Until you reach the line containing "sequential vertex transform.", reproduce each line of the listing exactly, please, and include that line as well.
*** Block opens ***
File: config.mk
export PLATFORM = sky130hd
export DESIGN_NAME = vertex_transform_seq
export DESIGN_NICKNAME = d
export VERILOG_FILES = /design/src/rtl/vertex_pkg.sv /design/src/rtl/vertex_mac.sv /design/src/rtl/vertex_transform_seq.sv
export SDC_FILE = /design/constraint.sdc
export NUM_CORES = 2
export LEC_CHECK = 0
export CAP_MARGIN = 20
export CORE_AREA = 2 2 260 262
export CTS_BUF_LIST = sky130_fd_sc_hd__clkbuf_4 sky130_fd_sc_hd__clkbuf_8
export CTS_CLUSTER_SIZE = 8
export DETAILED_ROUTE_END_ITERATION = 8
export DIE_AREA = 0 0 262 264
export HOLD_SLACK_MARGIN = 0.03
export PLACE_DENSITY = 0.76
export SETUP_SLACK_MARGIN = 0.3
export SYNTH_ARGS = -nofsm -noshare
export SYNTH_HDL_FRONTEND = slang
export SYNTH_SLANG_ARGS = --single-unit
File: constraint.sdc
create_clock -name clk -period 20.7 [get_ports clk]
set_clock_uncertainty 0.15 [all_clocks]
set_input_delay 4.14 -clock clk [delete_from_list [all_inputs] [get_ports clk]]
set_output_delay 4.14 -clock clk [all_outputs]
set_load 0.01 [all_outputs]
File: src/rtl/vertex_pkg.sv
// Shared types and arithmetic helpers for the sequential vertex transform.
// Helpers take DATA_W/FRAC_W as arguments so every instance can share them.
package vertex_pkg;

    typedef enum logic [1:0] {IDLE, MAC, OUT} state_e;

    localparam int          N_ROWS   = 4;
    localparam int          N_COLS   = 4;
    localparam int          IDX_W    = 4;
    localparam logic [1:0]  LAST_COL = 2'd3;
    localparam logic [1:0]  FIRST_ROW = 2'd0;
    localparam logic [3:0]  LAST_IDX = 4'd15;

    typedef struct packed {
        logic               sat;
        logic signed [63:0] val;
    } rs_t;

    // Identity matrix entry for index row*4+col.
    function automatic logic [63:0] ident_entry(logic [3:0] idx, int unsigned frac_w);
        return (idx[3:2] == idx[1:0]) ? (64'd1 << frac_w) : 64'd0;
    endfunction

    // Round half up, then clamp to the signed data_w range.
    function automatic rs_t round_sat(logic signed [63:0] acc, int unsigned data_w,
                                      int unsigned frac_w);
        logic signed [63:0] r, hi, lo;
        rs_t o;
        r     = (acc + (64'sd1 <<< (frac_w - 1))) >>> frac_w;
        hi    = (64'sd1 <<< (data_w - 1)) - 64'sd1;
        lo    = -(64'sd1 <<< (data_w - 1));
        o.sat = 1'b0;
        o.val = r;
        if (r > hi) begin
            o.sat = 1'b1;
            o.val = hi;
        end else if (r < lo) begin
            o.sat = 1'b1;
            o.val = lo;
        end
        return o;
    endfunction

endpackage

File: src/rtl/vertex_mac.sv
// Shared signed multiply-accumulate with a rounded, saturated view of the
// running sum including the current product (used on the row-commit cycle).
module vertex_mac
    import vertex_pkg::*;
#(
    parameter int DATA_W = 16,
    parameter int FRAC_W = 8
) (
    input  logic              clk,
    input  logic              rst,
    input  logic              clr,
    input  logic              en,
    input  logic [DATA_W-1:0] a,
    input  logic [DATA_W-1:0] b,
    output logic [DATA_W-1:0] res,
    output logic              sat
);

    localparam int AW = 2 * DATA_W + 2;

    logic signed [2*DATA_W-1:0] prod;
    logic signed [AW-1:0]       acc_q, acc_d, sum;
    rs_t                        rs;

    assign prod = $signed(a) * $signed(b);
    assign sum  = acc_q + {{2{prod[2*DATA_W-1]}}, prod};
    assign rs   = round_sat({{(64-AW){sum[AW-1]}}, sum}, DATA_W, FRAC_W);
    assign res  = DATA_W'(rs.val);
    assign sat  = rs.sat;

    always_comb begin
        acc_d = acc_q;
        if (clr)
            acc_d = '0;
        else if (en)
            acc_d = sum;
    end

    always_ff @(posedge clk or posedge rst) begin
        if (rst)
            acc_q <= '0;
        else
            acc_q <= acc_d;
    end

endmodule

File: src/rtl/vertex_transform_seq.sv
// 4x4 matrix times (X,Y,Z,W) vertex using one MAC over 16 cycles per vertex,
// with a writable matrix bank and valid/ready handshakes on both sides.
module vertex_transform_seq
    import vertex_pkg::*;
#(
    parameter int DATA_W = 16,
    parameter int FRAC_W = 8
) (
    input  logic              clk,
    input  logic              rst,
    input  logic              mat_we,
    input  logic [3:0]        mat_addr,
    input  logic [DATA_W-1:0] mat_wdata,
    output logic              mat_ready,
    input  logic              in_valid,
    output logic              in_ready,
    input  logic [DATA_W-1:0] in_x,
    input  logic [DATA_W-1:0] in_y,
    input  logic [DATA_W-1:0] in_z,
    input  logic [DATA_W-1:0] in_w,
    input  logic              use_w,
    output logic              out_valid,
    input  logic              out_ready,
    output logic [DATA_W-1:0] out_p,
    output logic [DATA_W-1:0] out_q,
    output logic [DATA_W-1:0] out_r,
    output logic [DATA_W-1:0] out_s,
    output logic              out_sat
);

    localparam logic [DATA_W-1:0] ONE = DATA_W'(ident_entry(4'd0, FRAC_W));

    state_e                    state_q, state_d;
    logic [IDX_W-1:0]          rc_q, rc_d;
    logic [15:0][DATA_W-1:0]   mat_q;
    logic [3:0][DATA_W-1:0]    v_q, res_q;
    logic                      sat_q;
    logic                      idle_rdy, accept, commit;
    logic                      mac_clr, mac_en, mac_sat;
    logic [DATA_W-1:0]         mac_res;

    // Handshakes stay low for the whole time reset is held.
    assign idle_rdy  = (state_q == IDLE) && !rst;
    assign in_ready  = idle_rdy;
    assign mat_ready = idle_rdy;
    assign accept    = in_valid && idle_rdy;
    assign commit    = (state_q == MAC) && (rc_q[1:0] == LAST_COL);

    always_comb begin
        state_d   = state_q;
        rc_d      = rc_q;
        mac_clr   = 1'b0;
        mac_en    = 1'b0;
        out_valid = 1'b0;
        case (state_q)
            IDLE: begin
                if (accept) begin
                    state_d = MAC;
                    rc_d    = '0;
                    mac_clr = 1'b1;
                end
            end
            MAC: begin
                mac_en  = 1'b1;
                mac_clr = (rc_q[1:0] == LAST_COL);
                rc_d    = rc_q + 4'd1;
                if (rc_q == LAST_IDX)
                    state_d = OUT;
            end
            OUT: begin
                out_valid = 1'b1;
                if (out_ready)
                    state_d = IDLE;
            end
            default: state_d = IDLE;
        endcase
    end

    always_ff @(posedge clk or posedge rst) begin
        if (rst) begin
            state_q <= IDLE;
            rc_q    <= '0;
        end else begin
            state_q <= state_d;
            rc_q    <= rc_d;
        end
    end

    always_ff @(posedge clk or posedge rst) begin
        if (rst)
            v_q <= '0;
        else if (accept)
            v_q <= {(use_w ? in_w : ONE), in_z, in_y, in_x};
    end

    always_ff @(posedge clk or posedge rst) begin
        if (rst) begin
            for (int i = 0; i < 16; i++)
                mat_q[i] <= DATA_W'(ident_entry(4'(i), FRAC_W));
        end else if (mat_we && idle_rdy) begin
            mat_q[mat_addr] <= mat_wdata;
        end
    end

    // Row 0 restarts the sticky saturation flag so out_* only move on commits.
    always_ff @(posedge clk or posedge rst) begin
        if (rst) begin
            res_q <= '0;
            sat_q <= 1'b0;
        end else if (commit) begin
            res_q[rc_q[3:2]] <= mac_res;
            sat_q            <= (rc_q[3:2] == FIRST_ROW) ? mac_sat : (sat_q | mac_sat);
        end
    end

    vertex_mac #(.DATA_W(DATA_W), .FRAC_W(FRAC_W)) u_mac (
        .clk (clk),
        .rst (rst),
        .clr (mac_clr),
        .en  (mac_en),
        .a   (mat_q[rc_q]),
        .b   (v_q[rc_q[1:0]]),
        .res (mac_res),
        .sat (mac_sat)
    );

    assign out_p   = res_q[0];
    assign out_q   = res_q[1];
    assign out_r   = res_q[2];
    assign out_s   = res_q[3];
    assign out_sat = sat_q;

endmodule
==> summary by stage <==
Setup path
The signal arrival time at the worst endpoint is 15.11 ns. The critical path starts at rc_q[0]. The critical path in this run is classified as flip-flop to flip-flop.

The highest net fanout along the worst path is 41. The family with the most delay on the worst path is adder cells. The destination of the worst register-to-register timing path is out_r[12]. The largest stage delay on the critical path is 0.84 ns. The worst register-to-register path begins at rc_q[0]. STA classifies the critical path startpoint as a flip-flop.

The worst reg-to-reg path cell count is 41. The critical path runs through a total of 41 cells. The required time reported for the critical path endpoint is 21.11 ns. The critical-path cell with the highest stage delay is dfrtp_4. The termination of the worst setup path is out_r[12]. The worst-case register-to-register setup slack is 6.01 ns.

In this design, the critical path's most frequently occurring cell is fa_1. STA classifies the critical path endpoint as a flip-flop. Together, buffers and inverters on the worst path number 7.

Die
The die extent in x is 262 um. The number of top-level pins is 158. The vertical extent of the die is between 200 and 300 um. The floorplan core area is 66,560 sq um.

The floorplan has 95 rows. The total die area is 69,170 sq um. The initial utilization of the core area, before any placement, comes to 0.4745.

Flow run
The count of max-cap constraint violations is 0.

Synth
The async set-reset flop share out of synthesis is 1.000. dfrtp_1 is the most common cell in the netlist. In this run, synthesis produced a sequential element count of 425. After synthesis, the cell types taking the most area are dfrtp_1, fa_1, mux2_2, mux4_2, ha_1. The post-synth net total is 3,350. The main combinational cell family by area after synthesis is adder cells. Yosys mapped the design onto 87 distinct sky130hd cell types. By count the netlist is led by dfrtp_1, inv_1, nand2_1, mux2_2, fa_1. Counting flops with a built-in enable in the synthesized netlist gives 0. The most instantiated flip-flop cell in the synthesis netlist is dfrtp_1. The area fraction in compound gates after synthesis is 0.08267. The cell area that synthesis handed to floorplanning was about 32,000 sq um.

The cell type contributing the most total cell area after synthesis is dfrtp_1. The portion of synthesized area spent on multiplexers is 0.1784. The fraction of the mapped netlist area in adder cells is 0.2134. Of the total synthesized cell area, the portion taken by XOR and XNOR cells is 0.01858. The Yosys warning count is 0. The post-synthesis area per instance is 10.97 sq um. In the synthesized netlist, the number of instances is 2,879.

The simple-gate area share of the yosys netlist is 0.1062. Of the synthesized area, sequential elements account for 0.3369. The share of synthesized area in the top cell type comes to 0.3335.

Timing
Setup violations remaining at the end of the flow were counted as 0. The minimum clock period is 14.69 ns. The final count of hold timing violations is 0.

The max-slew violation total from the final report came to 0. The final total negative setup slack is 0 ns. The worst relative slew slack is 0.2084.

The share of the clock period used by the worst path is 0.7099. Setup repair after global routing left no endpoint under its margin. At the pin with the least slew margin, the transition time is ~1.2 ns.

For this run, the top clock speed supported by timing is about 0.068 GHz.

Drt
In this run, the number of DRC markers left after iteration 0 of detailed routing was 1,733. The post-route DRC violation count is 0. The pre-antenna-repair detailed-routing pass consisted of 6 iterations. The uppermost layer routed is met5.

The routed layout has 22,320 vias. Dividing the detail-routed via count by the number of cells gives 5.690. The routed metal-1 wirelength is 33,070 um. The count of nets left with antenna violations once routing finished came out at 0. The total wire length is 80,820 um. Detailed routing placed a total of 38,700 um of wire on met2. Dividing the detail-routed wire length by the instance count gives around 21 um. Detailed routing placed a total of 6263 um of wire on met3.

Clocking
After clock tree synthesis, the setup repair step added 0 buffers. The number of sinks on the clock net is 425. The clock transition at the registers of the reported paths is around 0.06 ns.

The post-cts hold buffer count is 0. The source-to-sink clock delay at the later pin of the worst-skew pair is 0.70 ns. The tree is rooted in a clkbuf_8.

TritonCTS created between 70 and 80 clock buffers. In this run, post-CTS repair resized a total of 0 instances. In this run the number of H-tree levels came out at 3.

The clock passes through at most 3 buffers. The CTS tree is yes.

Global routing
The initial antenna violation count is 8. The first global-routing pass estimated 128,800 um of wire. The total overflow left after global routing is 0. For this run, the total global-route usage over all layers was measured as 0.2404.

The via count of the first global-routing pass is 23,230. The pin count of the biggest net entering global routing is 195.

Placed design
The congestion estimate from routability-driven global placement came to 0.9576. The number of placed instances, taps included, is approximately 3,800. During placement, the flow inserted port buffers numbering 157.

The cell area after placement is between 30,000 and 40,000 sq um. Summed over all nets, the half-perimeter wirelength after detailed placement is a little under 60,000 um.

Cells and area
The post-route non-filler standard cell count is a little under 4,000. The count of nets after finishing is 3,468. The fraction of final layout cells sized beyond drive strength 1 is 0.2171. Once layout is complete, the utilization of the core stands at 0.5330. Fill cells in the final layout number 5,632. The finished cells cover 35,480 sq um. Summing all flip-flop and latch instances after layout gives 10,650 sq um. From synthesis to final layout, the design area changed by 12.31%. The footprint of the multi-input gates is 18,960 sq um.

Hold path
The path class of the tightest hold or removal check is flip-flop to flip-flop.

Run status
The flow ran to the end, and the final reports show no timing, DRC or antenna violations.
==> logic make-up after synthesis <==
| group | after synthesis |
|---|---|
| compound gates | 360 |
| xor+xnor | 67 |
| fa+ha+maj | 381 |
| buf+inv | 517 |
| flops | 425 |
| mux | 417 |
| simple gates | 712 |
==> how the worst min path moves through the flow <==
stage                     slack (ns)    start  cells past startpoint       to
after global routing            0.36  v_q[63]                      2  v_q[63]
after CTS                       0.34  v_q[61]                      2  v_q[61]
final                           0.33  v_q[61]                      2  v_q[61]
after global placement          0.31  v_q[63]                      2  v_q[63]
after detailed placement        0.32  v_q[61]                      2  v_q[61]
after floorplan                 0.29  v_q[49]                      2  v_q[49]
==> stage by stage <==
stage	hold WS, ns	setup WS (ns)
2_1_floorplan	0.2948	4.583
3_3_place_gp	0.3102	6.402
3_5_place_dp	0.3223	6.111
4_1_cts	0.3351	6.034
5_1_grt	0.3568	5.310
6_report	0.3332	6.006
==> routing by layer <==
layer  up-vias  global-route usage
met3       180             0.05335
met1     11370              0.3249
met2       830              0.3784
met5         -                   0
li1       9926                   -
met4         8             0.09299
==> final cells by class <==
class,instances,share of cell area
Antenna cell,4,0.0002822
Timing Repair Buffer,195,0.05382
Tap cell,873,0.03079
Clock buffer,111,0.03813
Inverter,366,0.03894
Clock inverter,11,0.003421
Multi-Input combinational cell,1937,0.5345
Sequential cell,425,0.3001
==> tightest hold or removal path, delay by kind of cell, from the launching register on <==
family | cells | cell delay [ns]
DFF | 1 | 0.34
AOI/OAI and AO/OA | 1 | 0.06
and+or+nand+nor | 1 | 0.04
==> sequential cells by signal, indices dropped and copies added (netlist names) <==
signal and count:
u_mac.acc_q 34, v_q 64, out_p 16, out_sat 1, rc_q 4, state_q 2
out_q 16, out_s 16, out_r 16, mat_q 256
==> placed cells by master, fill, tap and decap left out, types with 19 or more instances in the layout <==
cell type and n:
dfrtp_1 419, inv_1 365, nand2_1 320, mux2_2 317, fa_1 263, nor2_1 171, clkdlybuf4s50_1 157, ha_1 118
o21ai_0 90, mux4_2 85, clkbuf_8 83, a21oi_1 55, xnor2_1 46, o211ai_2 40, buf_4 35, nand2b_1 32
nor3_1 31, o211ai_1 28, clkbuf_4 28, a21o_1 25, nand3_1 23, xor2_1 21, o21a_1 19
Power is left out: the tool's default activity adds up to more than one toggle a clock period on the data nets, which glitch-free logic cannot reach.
*** Block closes ***
Problem solution
File: config.mk
export PLATFORM = sky130hd
export DESIGN_NAME = vertex_transform_seq
export DESIGN_NICKNAME = d
export VERILOG_FILES = /design/src/rtl/vertex_pkg.sv /design/src/rtl/vertex_mac.sv /design/src/rtl/vertex_transform_seq.sv
export SDC_FILE = /design/constraint.sdc
export NUM_CORES = 2
export LEC_CHECK = 0
export CAP_MARGIN = 20
export CORE_AREA = 2 2 260 262
export CTS_BUF_LIST = sky130_fd_sc_hd__clkbuf_4 sky130_fd_sc_hd__clkbuf_8
export CTS_CLUSTER_SIZE = 8
export DETAILED_ROUTE_END_ITERATION = 8
export DIE_AREA = 0 0 262 264
export HOLD_SLACK_MARGIN = 0.03
export PLACE_DENSITY = 0.76
export SETUP_SLACK_MARGIN = 0.3
export SYNTH_ARGS = -nofsm -noshare
export SYNTH_HDL_FRONTEND = slang
export SYNTH_SLANG_ARGS = --single-unit
File: constraint.sdc
create_clock -name clk -period 20.7 [get_ports clk]
set_clock_uncertainty 0.15 [all_clocks]
set_input_delay 4.14 -clock clk [delete_from_list [all_inputs] [get_ports clk]]
set_output_delay 4.14 -clock clk [all_outputs]
set_load 0.01 [all_outputs]
File: src/rtl/vertex_pkg.sv
// Shared types and arithmetic helpers for the sequential vertex transform.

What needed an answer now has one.